Saturday, March 10, 2007

seasons of the soul

That's seasons with a small s... don't expect anything too profound...

It's just that I go through "phases" (as my mother used to call it), and I find that these phases or seasons are as predictable as the seasons of the year, as regular as my hormones used to be. Now that I have no hormones, there's extra energy to devote to other endeavors, and one of them is as simple as noticing.

I notice that as I age I procrastinate less. Perhaps that's because my body now assures me that my life span is not immortal. "Do it now or it may not get done" seems a good mantra these days.

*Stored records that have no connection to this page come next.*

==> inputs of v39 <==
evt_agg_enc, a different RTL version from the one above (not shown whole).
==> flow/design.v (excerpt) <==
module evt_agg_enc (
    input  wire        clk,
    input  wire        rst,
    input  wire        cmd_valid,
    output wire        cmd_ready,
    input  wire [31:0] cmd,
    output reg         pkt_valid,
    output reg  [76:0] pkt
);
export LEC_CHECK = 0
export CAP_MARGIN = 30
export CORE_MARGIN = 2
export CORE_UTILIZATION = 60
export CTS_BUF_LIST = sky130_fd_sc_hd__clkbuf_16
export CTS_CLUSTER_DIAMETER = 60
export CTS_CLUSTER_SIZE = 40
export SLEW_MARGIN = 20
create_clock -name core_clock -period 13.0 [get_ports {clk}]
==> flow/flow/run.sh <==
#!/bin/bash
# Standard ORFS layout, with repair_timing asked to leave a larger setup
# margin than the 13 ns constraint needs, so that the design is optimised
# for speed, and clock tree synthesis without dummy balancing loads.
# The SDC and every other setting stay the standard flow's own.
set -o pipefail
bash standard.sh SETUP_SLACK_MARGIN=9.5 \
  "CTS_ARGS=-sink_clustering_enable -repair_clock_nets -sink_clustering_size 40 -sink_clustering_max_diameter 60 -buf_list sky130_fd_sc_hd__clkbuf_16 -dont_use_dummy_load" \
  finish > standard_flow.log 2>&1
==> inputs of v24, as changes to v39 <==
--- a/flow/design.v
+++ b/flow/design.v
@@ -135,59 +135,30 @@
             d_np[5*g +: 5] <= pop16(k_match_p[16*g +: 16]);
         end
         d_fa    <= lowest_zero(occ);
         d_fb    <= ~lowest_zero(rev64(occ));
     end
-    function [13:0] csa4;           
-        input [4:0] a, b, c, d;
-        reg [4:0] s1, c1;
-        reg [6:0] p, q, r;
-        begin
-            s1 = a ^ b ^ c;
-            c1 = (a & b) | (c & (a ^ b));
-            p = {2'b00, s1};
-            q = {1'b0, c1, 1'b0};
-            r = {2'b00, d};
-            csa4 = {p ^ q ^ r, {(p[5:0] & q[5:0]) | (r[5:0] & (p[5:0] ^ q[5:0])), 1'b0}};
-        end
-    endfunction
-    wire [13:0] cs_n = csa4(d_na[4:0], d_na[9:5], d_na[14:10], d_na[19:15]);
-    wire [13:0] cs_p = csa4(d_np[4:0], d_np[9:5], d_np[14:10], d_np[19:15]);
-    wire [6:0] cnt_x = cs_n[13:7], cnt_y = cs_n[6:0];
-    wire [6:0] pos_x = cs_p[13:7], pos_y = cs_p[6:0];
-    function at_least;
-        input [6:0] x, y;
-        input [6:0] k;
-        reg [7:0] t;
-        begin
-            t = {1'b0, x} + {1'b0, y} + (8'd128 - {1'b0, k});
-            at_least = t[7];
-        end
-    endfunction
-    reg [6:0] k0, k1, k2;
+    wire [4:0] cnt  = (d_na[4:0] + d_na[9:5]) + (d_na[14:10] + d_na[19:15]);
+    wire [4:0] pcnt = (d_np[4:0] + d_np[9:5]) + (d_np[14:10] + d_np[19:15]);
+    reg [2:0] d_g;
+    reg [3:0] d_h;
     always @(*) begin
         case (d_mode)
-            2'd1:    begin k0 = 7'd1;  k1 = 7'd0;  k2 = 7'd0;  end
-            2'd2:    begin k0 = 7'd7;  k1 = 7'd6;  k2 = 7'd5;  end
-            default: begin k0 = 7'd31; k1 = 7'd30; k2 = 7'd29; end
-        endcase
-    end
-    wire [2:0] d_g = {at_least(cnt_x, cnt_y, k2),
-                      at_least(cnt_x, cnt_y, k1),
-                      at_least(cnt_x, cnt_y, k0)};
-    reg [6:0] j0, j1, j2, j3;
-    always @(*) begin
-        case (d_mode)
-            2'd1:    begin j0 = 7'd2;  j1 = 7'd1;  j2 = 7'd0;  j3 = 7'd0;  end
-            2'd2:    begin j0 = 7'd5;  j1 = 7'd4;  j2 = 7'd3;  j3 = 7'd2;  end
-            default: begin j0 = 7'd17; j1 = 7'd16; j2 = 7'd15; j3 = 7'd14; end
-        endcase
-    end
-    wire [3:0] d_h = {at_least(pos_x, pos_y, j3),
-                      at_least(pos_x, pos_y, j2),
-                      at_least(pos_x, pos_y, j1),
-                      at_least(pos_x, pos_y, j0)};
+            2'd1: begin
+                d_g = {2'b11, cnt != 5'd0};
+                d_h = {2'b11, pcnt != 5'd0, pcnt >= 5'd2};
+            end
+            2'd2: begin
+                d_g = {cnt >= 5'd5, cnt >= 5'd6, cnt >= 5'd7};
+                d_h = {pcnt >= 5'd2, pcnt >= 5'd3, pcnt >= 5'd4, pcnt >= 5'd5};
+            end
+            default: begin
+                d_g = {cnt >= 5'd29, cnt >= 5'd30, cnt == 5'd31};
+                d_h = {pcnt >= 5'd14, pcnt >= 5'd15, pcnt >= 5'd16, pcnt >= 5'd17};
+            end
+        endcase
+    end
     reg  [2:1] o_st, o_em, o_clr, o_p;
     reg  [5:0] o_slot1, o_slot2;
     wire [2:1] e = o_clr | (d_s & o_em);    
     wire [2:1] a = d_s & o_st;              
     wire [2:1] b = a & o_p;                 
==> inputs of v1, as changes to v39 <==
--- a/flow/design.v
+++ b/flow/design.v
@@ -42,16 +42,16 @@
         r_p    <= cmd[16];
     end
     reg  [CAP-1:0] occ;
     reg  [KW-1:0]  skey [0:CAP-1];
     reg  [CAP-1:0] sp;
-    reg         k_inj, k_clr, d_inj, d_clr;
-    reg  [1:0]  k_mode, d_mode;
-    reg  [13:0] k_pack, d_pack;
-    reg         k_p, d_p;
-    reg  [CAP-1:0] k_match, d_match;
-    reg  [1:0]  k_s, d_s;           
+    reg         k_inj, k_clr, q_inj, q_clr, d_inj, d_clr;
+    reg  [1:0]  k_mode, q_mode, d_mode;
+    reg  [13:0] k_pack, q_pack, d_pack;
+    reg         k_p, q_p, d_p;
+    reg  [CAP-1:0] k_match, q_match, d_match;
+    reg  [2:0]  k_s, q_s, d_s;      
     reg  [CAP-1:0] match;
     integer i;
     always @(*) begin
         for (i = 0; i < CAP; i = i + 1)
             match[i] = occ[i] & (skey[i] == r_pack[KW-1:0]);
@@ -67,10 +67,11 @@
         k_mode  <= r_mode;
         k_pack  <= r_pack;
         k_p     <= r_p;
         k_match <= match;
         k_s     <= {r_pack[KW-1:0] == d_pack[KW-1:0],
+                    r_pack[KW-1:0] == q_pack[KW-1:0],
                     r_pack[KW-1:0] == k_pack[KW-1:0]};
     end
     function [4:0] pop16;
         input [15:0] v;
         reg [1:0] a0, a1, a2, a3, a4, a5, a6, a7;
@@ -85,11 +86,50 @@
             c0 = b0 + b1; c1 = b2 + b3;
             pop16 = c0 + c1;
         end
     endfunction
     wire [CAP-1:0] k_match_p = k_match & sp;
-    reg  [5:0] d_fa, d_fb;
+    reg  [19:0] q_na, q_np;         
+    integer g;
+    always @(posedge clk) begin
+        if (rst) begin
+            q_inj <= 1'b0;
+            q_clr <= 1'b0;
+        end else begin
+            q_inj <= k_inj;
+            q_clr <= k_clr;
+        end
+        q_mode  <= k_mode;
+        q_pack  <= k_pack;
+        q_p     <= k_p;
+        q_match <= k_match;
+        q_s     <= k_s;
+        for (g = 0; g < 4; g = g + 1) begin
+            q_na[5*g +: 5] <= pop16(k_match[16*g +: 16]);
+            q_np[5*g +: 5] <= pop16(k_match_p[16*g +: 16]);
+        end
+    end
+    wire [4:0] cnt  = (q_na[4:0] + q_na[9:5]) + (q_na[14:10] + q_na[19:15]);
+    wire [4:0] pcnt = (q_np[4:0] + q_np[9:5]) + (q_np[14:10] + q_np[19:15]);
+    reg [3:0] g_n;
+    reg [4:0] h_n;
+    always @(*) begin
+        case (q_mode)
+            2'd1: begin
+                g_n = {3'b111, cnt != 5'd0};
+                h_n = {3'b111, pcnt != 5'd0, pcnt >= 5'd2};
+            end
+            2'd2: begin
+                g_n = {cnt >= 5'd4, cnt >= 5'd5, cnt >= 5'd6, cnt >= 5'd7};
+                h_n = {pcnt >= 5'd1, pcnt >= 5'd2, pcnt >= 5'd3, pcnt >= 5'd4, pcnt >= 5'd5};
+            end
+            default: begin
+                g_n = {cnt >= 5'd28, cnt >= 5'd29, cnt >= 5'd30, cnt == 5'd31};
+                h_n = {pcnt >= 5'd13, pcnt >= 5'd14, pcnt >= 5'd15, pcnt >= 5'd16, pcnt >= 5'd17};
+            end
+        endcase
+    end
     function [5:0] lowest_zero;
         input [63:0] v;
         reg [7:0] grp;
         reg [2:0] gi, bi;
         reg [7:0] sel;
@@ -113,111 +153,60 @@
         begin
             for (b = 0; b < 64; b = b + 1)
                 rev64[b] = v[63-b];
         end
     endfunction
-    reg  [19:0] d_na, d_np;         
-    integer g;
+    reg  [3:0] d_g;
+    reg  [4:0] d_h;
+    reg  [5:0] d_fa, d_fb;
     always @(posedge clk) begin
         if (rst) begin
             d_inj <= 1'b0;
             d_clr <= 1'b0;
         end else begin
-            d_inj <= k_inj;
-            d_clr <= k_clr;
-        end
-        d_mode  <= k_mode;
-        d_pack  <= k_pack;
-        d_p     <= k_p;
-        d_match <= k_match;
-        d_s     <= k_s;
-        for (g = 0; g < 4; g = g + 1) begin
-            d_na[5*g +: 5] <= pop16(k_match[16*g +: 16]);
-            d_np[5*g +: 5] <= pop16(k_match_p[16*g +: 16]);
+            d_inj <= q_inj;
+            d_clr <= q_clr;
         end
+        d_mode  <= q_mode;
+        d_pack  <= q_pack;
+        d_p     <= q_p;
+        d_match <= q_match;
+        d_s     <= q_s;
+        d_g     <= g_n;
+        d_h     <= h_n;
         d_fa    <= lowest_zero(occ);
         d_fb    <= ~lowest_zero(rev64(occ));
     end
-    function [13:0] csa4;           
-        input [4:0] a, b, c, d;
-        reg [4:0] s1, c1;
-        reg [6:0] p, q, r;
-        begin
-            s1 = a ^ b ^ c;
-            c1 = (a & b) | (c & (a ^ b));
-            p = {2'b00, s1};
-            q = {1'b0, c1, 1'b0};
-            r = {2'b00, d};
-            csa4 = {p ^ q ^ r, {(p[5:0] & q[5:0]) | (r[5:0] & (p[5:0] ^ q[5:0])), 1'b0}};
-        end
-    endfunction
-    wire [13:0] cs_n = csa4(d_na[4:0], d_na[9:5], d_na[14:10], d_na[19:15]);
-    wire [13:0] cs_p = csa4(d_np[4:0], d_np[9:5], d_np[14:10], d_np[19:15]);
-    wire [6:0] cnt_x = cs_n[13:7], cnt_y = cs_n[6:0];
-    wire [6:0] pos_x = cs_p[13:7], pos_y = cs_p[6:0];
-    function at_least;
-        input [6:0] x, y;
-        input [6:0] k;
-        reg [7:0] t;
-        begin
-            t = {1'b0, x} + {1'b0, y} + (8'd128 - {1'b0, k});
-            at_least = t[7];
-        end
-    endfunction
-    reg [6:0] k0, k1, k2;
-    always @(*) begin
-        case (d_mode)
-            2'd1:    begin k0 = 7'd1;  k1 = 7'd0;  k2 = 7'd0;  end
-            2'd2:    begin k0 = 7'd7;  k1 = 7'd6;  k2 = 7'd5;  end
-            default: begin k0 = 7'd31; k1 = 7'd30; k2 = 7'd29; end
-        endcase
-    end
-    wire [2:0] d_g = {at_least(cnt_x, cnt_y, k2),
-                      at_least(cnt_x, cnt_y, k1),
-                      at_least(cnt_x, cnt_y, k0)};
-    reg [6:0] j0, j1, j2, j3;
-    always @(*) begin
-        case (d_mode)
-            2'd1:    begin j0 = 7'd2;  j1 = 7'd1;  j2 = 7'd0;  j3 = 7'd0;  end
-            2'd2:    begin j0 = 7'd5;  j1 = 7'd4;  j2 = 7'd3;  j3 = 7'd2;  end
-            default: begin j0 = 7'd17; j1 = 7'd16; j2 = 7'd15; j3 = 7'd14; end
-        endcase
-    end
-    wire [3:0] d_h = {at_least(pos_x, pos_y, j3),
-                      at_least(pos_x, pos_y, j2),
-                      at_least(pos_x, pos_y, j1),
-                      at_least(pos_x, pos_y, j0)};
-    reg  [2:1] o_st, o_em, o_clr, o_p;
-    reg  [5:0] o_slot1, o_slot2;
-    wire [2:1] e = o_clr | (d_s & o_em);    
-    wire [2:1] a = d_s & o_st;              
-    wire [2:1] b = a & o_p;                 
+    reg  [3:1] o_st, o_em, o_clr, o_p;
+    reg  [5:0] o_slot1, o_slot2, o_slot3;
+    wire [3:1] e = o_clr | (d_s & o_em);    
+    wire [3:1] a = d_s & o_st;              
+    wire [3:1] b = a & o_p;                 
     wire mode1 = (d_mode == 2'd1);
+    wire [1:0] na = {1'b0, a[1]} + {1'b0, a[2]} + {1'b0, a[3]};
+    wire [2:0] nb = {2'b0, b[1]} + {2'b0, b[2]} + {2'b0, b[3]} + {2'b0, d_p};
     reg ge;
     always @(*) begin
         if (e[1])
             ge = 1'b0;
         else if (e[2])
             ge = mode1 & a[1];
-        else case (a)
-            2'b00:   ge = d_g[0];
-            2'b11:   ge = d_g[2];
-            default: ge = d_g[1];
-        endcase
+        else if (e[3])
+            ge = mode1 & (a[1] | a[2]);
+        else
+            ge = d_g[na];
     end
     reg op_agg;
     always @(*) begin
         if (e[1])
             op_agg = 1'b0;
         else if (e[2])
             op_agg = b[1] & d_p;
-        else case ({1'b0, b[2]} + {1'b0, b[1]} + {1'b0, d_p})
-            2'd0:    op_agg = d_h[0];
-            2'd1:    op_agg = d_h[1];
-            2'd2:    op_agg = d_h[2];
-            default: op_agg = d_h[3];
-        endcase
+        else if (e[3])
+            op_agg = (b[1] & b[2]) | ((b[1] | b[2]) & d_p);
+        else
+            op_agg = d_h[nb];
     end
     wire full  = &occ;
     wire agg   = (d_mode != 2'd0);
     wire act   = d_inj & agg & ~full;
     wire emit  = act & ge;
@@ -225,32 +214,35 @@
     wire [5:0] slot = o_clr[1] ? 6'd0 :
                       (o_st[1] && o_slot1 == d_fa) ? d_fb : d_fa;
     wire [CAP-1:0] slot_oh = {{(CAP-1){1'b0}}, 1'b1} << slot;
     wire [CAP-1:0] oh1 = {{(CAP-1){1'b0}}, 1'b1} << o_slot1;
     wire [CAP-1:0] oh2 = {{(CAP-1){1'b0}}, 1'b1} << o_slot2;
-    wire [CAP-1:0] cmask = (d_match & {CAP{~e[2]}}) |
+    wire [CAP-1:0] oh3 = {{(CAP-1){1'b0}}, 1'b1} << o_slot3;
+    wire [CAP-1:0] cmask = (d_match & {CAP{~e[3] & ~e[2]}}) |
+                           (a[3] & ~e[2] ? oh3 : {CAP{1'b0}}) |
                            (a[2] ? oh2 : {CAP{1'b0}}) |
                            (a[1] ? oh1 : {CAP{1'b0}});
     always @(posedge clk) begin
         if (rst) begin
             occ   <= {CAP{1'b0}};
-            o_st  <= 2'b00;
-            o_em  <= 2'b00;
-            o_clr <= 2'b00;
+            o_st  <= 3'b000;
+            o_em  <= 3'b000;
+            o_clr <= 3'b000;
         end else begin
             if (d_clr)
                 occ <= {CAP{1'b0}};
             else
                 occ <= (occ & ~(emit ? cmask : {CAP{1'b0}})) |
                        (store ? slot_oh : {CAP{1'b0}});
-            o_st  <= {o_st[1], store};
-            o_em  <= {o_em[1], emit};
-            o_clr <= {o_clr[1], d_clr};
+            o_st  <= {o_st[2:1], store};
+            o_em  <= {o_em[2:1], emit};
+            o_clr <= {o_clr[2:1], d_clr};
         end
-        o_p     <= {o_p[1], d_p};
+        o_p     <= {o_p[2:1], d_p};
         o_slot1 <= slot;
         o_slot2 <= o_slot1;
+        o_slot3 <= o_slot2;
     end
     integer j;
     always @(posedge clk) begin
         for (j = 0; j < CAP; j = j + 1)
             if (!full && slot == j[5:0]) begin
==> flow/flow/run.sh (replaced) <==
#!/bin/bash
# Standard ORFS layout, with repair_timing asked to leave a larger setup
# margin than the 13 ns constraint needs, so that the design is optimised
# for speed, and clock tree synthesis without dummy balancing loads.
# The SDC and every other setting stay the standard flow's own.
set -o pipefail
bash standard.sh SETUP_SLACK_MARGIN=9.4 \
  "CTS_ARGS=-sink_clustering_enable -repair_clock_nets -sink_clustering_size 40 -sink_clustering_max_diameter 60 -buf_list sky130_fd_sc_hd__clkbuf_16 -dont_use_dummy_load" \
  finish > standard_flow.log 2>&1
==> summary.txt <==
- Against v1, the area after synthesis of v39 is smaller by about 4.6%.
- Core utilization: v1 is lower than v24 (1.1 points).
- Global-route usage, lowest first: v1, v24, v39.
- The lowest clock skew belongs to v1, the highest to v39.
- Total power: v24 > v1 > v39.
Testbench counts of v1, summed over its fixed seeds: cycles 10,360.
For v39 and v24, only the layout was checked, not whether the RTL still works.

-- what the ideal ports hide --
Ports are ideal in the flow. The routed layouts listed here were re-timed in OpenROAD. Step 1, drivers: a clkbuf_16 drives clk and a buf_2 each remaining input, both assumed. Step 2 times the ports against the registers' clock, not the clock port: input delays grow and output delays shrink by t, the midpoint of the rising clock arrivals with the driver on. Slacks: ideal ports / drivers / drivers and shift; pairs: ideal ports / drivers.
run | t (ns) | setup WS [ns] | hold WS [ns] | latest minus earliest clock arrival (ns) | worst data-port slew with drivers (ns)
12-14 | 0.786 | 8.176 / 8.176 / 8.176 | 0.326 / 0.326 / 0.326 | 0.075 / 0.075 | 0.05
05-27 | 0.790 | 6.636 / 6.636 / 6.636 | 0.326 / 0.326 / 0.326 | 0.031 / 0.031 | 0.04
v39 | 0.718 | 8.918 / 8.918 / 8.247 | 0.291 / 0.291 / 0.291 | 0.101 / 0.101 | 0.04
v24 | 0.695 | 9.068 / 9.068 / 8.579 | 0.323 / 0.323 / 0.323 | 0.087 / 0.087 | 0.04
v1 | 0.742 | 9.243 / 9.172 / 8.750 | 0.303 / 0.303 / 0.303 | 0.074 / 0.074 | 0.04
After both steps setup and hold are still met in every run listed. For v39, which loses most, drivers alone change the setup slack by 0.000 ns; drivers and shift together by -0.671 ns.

That is not to say I never procrastinate... case in point: a small package with Christmas gifts, never mailed, has been under my bed since December. It's now March. The Post Office is two blocks away. What's that about?

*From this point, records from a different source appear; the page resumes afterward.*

This is an optimization exercise on Yosys and OpenROAD, whose aim is small area, not a production implementation.
Only simulation tests tie the RTL to the original design; equivalence was not proved.
The clock port is modelled as an ideal driver; clocking choices that lean on that would not hold on a real chip.
Power and IR drop assume default switching activity.

## v31
## teatime_tpb
module teatime_tpb #(
    parameter QDIV       = 5,
    parameter TICK_DIV   = 8,
    parameter LONG_ADD   = 32,
    parameter LONG_SET   = 64,
    parameter ACTIVE_ADD = 1'b0,
    parameter ACTIVE_SET = 1'b0
) (
    input  wire        clk,
    input  wire        rst,
    input  wire        tb_en,
    input  wire        pd,
    output reg         sda_o,
    output reg         scl_o,
    input  wire        sda_in,
    input  wire        scl_in,
    input  wire [1:0]  btn_in,
    input  wire        host_valid,
    input  wire [31:0] host_word,
    output reg  [15:0] host_rdata,
    output wire [15:0] mem_addr,
    output wire        mem_re,
    output wire        mem_we,
    output wire [7:0]  mem_wdata,
    input  wire [7:0]  mem_rdata,
    output wire        irq_tick,
    output wire        irq_second,
    output wire        pending
);
==> flow/config.mk <==
export PLATFORM = sky130hd
export DESIGN_NAME = teatime_tpb
export DESIGN_NICKNAME = teatime_tpb
export VERILOG_FILES = /design/flow/design.v
export SDC_FILE = /design/flow/constraint.sdc
export NUM_CORES = 4
export LEC_CHECK = 0
export CAP_MARGIN = 20
export CORE_MARGIN = 2
export CORE_UTILIZATION = 78
export GPL_TIMING_DRIVEN = 0
export SLEW_MARGIN = 20
==> flow/constraint.sdc <==
create_clock -name core_clock -period 10.0 [get_ports {clk}]
set_input_delay 2.0000 -clock core_clock [delete_from_list [all_inputs] [get_ports {clk}]]
set_output_delay 2.0000 -clock core_clock [all_outputs]
set_load 0.01 [all_outputs]
standard.sh (not shown) runs the stock make flow with config.mk's settings and CLKGATE_MAP_FILE= SYNTH_SCRIPT=/design/flow/synth_recipe.tcl, a recipe that flattens the netlist after the stock synthesis.
==> flow/flow/run.sh <==
#!/bin/bash
# Standard ORFS layout (standard.sh's make call and the standard flow's synthesis script),
# with these changes:
#  - synthesis maps the combinational logic with flow/area.abc
#    (flow/abc_override.tcl is sourced ahead of synth_recipe.tcl)
#  - the port buffers are buf_1 cells
#  - the clock reaches the flip-flops through six clkbuf_16 leaf buffers
#    (flow/leaf_buffers.tcl, run just before clock tree synthesis), and clock
#    tree synthesis builds only the tree from the clock port to them
set -euo pipefail
here=$(pwd)
cat flow/abc_override.tcl synth_recipe.tcl > my_synth.tcl
sed -e "s#SYNTH_SCRIPT=[^ ]*#SYNTH_SCRIPT=$here/my_synth.tcl#" standard.sh > my_standard.sh
export MY_ABC_SCRIPT=$here/flow/area.abc
export BUFFER_PORTS_ARGS="-buffer_cell sky130_fd_sc_hd__buf_1"
export PRE_CTS_TCL=$here/flow/leaf_buffers.tcl
export CTS_ARGS="-clk_nets clk -dont_use_dummy_load -buf_list {sky130_fd_sc_hd__clkbuf_8} -root_buf sky130_fd_sc_hd__clkbuf_8"
bash my_standard.sh > standard.log 2>&1
==> flow/flow/leaf_buffers.tcl <==
# Clock leaf buffers, run before clock tree synthesis: split the flip-flops on
# the clock net into nx strips by x, each strip into ny groups by y, and drive
# each group from its own buffer placed at the group's centre. Clock tree
# synthesis then builds the tree from the clock port to these buffers only.
proc tpb_leaf_buffers {nx ny cell} {
  set block [ord::get_db_block]
  set db [ord::get_db]
  set master [$db findMaster $cell]
  set clknet [$block findNet clk]
  set sinks {}
  foreach it [$clknet getITerms] {
    set inst [$it getInst]
    set loc [$inst getLocation]
    lappend sinks [list $it [lindex $loc 0] [lindex $loc 1]]
  }
  set n [llength $sinks]
  set byx [lsort -integer -index 1 $sinks]
  set groups {}
  for {set a 0} {$a < $nx} {incr a} {
    set strip [lrange $byx [expr {$a*$n/$nx}] [expr {($a+1)*$n/$nx - 1}]]
    set byy [lsort -integer -index 2 $strip]
    set m [llength $byy]
    for {set b 0} {$b < $ny} {incr b} {
      lappend groups [lrange $byy [expr {$b*$m/$ny}] [expr {($b+1)*$m/$ny - 1}]]
    }
  }
  set i 0
  foreach g $groups {
    set sx 0; set sy 0
    foreach s $g { incr sx [lindex $s 1]; incr sy [lindex $s 2] }
    set cx [expr {$sx / [llength $g]}]
    set cy [expr {$sy / [llength $g]}]
    set inst [odb::dbInst_create $block $master "clkleaf_$i"]
    set net [odb::dbNet_create $block "clkleaf_net_$i"]
    $net setSigType CLOCK
    foreach s $g {
      set it [lindex $s 0]
      $it disconnect
      $it connect $net
    }
    [$inst findITerm X] connect $net
    [$inst findITerm A] connect $clknet
    $inst setLocation $cx $cy
    $inst setPlacementStatus PLACED
    incr i
  }
  puts "tpb_leaf_buffers: $n sinks in [llength $groups] groups"
}

tpb_leaf_buffers 2 3 sky130_fd_sc_hd__clkbuf_16
detailed_placement
Other scripts of this flow, unchanged in this note and not shown: flow/flow/abc_override.tcl, flow/flow/area.abc
Input-level comparison between v50 and v31:
==> flow/flow/run.sh <==
#!/bin/bash
# Standard ORFS layout (standard.sh's make call and the standard flow's synthesis script),
# with these changes:
#  - synthesis maps the combinational logic with flow/area.abc
#    (flow/abc_override.tcl is sourced ahead of synth_recipe.tcl)
#  - the port buffers are buf_1 cells
#  - clock tree synthesis uses small clock buffers and no dummy loads
set -euo pipefail
here=$(pwd)
cat flow/abc_override.tcl synth_recipe.tcl > my_synth.tcl
sed -e "s#SYNTH_SCRIPT=[^ ]*#SYNTH_SCRIPT=$here/my_synth.tcl#" standard.sh > my_standard.sh
export MY_ABC_SCRIPT=$here/flow/area.abc
export BUFFER_PORTS_ARGS="-buffer_cell sky130_fd_sc_hd__buf_1"
export CTS_ARGS="-sink_clustering_enable -repair_clock_nets -dont_use_dummy_load -buf_list {sky130_fd_sc_hd__clkbuf_4 sky130_fd_sc_hd__clkbuf_8} -root_buf sky130_fd_sc_hd__clkbuf_8"
bash my_standard.sh > standard.log 2>&1
removed: flow/flow/leaf_buffers.tcl
## What came out
Summary of v50 over v31: fraction of area in multi-input gates fell 0.24 points; shortest clock period the worst path allows after layout lost 3.3 ps; worst IR drop on VDD lower; share of the core filled with cells in the final layout climbed 0.55 points; setup slack went up 3.3 ps.
Against v31, post-layout instance area in v50 came out worse.
Comparing v31 against v50, there is no change at all in number of cells on the worst hold path.
The via count reported for v50 is higher than the one for v31.
The lower total power of v50 and v31 is in v31.
On slack of the worst reg-to-reg path, the higher figure sits with v31, not v50.
| worst hold slack | v50 vs v31 | ≈ equal |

I finally asked myself that the other day as I busily attended to other things and kept skirting the box. Ah... it's about not being enough. Of course. The childhood message, reinforced over the years, comes back to haunt me at the weirdest times. Because the gifts are meager I have not sent them.

When I lay it out on the table it seems a little silly that I'm letting some chocolate go stale and a book which could be enjoyed sit under my bed because I'm feeling wanting. It's so lose-lose that I'm embarrassed, yet it is what it is.

So the season of: finish it up-unless you're afraid it's not enough-then don't do it at all, is upon me. What other projects fall into that category, I wonder... do I really want to open this can?

3 comments:

Anonymous said...

Your Xmas gifts will make great Easter gifts!

ANYone can choke down 'stale' chocolate!

Lisa said...

Glad you're back on SisterBloggers! *But I was dropping by directly anyway :)
Peace!

Zanne said...

Anon is so right--Easter gifts! (and people can and do choke down chocolate in all kinds of states!)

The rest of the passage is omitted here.